TASK OBJECTIVE: In the records below, locate the line containing "worst_setup_path,crit_arrival,0.91,ns", then output that line and all later lines exactly, through the last one.

DATA SUPPLIED:
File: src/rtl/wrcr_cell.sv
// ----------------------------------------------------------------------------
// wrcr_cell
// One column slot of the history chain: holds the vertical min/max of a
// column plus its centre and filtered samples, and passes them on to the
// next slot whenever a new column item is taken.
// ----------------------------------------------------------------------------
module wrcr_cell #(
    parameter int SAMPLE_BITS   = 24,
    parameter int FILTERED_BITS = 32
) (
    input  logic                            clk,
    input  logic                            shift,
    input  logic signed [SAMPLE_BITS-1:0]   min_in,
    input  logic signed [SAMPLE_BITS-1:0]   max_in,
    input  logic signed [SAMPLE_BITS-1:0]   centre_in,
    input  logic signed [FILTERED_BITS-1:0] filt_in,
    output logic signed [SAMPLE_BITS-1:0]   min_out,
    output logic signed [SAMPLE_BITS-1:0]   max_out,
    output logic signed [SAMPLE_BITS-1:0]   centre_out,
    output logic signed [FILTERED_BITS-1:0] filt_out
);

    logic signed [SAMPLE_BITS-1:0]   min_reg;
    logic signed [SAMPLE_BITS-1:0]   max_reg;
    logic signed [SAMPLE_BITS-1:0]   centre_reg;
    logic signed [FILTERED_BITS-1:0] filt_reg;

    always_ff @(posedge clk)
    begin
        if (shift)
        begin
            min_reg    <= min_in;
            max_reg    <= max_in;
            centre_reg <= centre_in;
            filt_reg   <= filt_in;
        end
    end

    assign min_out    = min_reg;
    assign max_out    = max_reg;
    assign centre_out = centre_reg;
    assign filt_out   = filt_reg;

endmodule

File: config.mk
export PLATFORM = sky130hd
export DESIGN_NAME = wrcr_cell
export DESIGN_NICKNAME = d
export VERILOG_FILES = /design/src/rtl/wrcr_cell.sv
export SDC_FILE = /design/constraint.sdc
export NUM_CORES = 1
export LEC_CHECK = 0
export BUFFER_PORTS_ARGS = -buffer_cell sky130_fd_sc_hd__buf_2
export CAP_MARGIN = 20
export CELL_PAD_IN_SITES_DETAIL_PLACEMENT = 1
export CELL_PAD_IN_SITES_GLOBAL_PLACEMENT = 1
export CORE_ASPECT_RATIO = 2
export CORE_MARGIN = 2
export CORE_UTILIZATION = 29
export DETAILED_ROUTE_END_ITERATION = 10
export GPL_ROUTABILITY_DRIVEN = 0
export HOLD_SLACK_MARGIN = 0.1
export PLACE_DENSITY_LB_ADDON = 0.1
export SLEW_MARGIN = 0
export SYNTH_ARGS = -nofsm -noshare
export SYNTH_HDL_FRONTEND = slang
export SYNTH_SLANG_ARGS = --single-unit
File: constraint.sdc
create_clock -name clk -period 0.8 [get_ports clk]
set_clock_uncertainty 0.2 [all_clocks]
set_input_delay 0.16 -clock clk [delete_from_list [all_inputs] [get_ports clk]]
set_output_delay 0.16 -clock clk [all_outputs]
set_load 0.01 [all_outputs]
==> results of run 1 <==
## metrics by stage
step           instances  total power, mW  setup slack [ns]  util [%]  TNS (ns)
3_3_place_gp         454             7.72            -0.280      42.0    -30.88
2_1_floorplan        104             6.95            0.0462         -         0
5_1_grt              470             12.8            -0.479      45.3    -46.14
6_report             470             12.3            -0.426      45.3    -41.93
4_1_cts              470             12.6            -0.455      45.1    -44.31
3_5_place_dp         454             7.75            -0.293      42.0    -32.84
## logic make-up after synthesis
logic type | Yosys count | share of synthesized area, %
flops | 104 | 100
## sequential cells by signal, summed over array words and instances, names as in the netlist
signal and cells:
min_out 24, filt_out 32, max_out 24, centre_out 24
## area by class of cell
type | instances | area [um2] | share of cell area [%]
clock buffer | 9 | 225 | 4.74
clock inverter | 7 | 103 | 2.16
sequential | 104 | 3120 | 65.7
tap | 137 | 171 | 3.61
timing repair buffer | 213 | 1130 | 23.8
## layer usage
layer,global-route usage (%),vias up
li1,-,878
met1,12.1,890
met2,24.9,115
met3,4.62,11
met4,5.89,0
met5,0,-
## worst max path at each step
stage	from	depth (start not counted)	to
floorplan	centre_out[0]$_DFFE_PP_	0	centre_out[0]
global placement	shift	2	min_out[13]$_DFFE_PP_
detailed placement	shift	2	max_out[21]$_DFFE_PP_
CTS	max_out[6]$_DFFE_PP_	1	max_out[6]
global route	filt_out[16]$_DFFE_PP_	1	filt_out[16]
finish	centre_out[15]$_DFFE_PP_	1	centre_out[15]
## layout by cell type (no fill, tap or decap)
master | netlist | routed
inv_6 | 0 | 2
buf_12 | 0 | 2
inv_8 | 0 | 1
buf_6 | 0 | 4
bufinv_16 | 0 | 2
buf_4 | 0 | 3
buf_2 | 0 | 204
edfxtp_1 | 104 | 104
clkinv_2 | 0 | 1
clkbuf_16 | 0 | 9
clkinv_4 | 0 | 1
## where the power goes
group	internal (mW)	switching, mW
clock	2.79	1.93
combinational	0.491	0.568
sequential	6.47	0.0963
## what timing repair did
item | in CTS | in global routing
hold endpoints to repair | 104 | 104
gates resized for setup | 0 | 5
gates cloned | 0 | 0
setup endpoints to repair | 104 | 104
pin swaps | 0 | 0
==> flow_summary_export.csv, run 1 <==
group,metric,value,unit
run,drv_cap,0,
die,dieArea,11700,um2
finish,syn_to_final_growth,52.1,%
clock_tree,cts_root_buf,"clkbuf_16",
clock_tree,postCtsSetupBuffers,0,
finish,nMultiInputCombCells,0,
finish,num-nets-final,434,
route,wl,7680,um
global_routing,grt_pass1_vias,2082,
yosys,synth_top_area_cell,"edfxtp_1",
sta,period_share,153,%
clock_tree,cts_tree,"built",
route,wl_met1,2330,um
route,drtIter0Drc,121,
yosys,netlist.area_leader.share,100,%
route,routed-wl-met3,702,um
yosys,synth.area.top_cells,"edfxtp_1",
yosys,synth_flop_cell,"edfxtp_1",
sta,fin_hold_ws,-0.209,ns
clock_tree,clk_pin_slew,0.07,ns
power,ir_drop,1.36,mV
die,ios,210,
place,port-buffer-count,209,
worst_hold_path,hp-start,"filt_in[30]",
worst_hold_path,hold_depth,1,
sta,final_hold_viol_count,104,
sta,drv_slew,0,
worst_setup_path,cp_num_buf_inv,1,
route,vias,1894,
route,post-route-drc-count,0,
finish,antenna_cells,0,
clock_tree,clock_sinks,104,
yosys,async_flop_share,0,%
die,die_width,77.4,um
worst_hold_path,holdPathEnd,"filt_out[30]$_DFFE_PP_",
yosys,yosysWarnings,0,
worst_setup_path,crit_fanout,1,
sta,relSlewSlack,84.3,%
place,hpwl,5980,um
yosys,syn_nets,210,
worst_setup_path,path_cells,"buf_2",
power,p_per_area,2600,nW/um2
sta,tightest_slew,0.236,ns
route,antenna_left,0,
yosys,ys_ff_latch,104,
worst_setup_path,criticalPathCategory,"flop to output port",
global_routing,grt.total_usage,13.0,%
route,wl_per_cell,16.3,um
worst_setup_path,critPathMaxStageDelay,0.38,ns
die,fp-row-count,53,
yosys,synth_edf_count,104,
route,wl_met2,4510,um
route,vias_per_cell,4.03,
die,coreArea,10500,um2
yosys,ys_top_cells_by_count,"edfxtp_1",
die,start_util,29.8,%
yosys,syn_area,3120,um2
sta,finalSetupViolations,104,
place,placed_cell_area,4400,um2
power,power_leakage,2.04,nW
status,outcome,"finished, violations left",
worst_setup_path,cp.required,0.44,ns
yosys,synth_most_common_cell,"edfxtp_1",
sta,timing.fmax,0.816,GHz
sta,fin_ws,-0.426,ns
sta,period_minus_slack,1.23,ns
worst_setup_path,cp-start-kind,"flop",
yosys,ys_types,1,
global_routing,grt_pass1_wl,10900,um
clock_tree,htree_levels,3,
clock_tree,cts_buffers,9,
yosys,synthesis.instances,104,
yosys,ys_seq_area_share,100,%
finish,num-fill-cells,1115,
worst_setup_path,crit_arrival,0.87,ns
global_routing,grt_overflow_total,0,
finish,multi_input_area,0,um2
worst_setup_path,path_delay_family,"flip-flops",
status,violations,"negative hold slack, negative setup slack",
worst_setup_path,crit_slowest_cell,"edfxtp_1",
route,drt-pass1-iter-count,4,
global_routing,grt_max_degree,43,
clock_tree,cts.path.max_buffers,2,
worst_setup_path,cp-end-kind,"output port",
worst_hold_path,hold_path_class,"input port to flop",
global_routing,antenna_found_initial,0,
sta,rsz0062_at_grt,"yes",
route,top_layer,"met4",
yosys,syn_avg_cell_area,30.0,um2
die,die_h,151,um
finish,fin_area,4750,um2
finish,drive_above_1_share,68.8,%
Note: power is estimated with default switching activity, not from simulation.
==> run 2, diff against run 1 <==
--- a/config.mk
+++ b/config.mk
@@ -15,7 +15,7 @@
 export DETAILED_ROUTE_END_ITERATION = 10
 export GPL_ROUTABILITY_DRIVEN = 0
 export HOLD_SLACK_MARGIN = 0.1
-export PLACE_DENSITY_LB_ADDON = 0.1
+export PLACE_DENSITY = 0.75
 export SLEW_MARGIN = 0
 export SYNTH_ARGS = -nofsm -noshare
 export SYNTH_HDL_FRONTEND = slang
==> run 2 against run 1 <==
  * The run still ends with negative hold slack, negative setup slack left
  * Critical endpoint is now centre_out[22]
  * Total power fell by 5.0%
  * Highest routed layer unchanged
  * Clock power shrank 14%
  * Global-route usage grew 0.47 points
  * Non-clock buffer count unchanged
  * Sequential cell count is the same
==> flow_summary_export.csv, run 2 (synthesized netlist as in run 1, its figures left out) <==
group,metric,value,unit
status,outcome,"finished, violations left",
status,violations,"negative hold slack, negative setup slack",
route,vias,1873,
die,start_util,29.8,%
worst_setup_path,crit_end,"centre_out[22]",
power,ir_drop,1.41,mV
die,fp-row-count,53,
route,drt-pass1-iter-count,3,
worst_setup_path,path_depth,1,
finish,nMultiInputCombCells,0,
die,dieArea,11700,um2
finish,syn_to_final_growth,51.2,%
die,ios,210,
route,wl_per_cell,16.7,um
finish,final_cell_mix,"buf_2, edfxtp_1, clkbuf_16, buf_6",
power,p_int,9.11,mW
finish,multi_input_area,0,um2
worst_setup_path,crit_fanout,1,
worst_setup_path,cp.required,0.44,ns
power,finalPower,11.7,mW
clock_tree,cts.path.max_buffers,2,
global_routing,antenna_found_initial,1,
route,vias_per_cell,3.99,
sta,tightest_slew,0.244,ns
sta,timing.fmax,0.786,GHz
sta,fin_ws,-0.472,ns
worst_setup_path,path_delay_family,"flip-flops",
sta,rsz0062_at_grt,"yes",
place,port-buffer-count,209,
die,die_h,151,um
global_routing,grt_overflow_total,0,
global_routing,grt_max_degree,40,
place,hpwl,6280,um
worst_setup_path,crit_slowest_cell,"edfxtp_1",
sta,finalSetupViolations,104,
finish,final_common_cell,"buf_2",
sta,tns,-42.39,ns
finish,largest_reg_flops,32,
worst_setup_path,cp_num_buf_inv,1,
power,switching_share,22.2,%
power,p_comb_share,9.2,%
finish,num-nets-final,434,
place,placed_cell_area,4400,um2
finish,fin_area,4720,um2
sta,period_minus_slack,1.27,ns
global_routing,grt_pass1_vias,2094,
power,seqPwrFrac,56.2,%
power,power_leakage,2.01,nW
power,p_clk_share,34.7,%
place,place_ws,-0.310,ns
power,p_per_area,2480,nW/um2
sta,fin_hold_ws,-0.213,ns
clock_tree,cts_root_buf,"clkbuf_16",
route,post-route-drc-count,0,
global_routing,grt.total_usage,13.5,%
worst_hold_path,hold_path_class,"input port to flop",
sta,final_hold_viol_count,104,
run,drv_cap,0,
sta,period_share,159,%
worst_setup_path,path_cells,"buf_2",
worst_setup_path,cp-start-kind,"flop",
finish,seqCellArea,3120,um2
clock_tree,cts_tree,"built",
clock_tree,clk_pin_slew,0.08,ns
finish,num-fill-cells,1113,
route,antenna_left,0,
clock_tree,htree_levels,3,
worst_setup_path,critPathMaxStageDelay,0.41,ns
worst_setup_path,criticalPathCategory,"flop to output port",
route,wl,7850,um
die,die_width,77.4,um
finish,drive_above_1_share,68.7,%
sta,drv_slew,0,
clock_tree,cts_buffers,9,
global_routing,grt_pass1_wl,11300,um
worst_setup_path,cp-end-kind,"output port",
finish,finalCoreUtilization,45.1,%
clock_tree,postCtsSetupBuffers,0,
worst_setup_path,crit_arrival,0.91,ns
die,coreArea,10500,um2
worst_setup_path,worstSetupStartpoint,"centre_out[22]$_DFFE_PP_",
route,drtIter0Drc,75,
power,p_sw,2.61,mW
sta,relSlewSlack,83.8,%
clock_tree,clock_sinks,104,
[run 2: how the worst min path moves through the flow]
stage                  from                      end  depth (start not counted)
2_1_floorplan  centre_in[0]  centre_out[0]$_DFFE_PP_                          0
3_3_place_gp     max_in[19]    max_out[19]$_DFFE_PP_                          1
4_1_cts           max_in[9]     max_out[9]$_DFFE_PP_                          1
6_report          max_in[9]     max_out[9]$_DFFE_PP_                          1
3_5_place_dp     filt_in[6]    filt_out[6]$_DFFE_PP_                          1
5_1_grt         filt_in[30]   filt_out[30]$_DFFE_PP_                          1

RESULT OF THIS EXERCISE:
worst_setup_path,crit_arrival,0.91,ns
die,coreArea,10500,um2
worst_setup_path,worstSetupStartpoint,"centre_out[22]$_DFFE_PP_",
route,drtIter0Drc,75,
power,p_sw,2.61,mW
sta,relSlewSlack,83.8,%
clock_tree,clock_sinks,104,
[run 2: how the worst min path moves through the flow]
stage                  from                      end  depth (start not counted)
2_1_floorplan  centre_in[0]  centre_out[0]$_DFFE_PP_                          0
3_3_place_gp     max_in[19]    max_out[19]$_DFFE_PP_                          1
4_1_cts           max_in[9]     max_out[9]$_DFFE_PP_                          1
6_report          max_in[9]     max_out[9]$_DFFE_PP_                          1
3_5_place_dp     filt_in[6]    filt_out[6]$_DFFE_PP_                          1
5_1_grt         filt_in[30]   filt_out[30]$_DFFE_PP_                          1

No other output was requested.